BlobToolKit GC-coverage plot. Scaffolds are coloured by phylum. Circles are sized in proportion to scaffold length. Histograms show the distribution of scaffold length sum along each axis. An interactive version of this figure is available at https://blobtoolkit.genomehubs.org/view/ilNocPron1.1/dataset/CAJMZM01/blob.
Figure 4. Genome assembly of Noctua pronuba, ilNocPron1.1: cumulative sequence.
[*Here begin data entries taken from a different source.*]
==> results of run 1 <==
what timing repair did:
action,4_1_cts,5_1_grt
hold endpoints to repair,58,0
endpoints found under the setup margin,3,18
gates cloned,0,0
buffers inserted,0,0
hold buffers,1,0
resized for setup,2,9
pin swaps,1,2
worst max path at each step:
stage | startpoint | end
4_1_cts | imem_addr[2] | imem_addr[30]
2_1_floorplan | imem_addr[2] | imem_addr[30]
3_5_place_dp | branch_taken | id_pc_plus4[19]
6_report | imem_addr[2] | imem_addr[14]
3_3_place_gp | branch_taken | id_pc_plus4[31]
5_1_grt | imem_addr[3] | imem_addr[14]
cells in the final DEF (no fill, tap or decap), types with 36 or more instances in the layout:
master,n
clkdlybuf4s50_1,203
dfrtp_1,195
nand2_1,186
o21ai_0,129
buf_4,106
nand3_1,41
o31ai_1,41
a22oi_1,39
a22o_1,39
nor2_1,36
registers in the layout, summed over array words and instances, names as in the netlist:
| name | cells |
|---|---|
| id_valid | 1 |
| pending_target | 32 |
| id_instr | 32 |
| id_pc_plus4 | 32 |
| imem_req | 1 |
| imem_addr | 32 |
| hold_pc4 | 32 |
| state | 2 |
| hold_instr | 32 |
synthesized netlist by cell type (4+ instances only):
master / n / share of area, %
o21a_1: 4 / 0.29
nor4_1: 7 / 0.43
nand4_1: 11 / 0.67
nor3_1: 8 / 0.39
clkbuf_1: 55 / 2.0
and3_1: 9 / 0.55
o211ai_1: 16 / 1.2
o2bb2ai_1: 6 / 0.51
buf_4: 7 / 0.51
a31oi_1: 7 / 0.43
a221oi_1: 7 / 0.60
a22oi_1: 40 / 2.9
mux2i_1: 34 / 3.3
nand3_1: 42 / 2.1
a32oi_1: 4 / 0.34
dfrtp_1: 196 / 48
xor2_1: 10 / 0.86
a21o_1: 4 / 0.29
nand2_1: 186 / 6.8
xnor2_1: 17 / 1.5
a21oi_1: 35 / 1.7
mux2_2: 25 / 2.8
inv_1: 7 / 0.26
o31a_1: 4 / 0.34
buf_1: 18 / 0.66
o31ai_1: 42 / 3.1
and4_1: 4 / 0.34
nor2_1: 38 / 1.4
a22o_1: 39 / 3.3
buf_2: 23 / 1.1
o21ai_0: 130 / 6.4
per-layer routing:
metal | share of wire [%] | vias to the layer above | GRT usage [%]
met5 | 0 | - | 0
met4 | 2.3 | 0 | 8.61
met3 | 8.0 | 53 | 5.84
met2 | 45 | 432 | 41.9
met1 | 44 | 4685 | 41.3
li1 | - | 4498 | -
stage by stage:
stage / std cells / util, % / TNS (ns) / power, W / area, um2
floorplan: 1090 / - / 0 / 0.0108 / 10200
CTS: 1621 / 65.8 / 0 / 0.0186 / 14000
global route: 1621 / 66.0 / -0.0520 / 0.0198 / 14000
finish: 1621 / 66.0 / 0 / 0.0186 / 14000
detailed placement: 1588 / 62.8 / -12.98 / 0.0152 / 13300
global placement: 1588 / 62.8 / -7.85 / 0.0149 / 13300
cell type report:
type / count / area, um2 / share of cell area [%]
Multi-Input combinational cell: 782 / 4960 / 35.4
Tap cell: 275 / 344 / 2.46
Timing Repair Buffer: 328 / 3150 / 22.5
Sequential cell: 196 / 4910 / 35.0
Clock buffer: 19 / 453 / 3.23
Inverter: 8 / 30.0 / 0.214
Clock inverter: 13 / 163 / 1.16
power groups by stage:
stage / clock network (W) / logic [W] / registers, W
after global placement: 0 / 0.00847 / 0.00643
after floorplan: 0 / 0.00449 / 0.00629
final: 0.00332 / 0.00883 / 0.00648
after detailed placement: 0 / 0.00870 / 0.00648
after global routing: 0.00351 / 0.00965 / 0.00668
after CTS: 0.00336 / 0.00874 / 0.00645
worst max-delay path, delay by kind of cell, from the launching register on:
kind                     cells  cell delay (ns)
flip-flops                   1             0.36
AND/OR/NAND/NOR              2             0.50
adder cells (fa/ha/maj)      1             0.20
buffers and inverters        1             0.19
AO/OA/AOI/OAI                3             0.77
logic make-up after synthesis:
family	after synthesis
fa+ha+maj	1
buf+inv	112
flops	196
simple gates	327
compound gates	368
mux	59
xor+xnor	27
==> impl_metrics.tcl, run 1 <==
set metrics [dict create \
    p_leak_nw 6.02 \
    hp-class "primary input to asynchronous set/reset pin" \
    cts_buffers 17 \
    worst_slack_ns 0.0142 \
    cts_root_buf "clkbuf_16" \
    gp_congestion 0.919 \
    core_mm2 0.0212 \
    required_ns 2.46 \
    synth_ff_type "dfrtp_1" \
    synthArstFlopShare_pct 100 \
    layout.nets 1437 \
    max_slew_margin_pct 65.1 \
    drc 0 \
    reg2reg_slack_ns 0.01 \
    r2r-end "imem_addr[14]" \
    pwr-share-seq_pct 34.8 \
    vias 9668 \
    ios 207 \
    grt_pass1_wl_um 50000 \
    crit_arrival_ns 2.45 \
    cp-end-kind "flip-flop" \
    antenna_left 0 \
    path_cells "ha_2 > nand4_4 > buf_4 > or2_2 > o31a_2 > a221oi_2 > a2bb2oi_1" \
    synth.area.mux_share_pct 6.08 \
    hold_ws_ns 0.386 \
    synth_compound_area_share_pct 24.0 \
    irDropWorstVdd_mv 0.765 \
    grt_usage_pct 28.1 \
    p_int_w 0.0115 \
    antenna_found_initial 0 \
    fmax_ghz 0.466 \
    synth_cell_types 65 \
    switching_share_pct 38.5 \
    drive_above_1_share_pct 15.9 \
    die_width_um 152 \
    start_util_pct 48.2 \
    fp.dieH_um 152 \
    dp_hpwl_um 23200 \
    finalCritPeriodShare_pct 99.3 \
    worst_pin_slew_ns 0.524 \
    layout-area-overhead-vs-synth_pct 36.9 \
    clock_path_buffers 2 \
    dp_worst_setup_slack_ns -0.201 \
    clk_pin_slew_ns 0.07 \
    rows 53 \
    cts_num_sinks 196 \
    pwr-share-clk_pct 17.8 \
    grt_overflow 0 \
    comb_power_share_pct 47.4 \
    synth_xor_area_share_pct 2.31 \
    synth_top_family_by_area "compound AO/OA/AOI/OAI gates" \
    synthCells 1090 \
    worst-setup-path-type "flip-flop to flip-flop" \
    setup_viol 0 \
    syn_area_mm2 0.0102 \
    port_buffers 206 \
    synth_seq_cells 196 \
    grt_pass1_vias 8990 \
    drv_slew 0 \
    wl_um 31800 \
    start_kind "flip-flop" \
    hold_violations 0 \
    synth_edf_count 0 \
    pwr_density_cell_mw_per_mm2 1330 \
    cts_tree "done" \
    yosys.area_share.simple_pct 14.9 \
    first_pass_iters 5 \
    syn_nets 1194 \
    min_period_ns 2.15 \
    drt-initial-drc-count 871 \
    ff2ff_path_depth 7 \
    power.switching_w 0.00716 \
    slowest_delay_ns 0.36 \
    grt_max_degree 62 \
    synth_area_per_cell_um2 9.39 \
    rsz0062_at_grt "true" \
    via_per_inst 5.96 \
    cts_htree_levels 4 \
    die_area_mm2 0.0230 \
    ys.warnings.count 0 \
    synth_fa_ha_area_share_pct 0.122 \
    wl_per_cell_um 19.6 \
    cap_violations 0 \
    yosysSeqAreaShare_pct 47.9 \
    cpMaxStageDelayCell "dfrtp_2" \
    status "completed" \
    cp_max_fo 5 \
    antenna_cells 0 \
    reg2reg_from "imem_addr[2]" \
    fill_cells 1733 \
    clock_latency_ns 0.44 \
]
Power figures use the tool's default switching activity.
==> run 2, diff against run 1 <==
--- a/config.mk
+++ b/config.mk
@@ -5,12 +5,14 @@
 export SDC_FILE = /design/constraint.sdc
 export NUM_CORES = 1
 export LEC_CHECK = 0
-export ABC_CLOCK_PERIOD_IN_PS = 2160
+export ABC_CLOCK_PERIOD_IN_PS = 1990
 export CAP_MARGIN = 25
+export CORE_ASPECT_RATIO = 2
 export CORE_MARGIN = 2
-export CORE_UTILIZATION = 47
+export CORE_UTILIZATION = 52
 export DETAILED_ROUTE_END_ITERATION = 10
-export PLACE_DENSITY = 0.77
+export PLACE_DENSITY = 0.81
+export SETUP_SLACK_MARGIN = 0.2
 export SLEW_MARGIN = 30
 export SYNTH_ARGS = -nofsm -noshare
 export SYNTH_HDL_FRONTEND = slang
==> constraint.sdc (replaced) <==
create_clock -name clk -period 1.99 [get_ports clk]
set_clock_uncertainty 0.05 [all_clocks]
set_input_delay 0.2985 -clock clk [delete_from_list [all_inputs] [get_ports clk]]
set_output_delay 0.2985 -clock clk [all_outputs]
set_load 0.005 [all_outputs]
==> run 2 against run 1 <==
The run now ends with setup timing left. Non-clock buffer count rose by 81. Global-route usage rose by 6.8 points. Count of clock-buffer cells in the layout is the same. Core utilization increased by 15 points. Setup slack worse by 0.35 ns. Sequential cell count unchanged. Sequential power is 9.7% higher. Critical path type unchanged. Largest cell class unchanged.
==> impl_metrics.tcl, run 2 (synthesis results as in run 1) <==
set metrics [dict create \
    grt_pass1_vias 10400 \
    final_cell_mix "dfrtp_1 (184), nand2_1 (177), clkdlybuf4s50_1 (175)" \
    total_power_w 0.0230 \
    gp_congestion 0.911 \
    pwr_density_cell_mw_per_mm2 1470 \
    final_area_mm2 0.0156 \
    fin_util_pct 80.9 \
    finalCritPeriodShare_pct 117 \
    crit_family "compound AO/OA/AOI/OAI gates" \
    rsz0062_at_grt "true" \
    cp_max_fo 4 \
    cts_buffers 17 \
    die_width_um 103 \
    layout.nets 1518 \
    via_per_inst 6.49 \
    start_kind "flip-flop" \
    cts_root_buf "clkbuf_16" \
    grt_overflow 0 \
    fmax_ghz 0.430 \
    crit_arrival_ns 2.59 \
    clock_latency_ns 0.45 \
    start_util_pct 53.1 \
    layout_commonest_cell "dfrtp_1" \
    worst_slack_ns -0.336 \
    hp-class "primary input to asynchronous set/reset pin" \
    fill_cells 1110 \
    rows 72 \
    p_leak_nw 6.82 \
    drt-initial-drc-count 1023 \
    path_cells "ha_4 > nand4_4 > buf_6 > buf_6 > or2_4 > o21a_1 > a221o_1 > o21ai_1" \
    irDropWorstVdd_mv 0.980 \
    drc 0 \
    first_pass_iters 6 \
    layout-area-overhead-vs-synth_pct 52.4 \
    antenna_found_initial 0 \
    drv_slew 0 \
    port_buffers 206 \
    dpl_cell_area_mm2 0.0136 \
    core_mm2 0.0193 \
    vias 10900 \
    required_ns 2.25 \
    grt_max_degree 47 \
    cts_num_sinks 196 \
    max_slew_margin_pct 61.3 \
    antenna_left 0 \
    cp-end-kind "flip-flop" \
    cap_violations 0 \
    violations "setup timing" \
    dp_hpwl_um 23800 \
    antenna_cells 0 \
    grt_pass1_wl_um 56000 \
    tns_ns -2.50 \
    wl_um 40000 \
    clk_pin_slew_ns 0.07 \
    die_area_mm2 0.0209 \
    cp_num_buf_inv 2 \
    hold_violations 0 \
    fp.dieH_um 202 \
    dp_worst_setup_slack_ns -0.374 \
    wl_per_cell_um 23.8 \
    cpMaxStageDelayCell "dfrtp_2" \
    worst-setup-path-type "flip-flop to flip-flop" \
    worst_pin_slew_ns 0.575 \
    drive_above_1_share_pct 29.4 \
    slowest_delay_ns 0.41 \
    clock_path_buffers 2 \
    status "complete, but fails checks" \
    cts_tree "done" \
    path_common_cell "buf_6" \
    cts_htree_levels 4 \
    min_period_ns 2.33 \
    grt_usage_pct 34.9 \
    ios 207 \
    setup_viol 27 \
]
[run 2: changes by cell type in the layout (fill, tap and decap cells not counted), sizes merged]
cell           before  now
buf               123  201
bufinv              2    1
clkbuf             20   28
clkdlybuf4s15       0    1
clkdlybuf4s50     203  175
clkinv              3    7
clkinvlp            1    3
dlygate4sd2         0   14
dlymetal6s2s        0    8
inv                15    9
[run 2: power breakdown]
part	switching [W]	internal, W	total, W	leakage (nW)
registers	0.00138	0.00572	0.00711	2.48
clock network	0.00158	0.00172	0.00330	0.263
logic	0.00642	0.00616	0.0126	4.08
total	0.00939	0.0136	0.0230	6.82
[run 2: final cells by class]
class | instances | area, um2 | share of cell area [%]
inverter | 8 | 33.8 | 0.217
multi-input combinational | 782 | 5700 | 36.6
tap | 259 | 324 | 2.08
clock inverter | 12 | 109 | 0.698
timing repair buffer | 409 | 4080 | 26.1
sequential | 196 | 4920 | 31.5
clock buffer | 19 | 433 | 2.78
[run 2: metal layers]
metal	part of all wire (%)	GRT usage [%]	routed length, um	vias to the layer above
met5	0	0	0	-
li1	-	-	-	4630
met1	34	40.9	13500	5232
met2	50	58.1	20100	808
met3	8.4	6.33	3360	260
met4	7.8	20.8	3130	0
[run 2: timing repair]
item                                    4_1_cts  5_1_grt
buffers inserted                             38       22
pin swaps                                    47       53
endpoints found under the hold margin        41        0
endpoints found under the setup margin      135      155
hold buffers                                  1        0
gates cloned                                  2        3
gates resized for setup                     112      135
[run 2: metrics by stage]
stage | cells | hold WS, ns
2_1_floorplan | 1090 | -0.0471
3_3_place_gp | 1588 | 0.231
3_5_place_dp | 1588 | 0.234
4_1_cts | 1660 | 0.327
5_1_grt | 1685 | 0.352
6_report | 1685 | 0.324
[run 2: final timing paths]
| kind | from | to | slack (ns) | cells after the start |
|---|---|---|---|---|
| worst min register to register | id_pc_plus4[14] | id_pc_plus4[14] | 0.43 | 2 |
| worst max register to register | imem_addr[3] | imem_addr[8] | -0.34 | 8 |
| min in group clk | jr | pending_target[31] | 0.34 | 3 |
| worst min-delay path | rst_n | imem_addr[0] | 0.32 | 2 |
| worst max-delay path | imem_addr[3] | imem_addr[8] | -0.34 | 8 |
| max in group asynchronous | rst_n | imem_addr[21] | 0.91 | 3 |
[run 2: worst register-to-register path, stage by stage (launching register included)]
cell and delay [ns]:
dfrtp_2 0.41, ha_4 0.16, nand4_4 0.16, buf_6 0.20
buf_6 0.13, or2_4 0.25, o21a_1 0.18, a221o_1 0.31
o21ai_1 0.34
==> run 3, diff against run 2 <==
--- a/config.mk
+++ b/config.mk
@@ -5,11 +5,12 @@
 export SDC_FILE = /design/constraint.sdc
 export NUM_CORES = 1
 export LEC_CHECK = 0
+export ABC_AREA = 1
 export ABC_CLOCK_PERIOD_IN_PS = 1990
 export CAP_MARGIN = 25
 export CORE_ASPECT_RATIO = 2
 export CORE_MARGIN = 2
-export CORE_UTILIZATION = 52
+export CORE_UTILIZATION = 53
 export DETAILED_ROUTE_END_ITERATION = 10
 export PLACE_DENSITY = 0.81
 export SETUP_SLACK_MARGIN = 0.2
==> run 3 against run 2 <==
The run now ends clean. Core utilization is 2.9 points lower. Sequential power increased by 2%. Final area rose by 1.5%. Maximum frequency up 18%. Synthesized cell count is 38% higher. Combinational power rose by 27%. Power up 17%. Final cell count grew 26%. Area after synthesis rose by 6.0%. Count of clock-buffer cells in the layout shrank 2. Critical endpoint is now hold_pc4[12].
BlobToolKit cumulative sequence plot. The grey line shows cumulative length for all scaffolds. Coloured lines show cumulative lengths of scaffolds assigned to each phylum using the buscogenes taxrule. An interactive version of this figure is available at https://blobtoolkit.genomehubs.org/view/ilNocPron1.1/dataset/CAJMZM01/cumulative.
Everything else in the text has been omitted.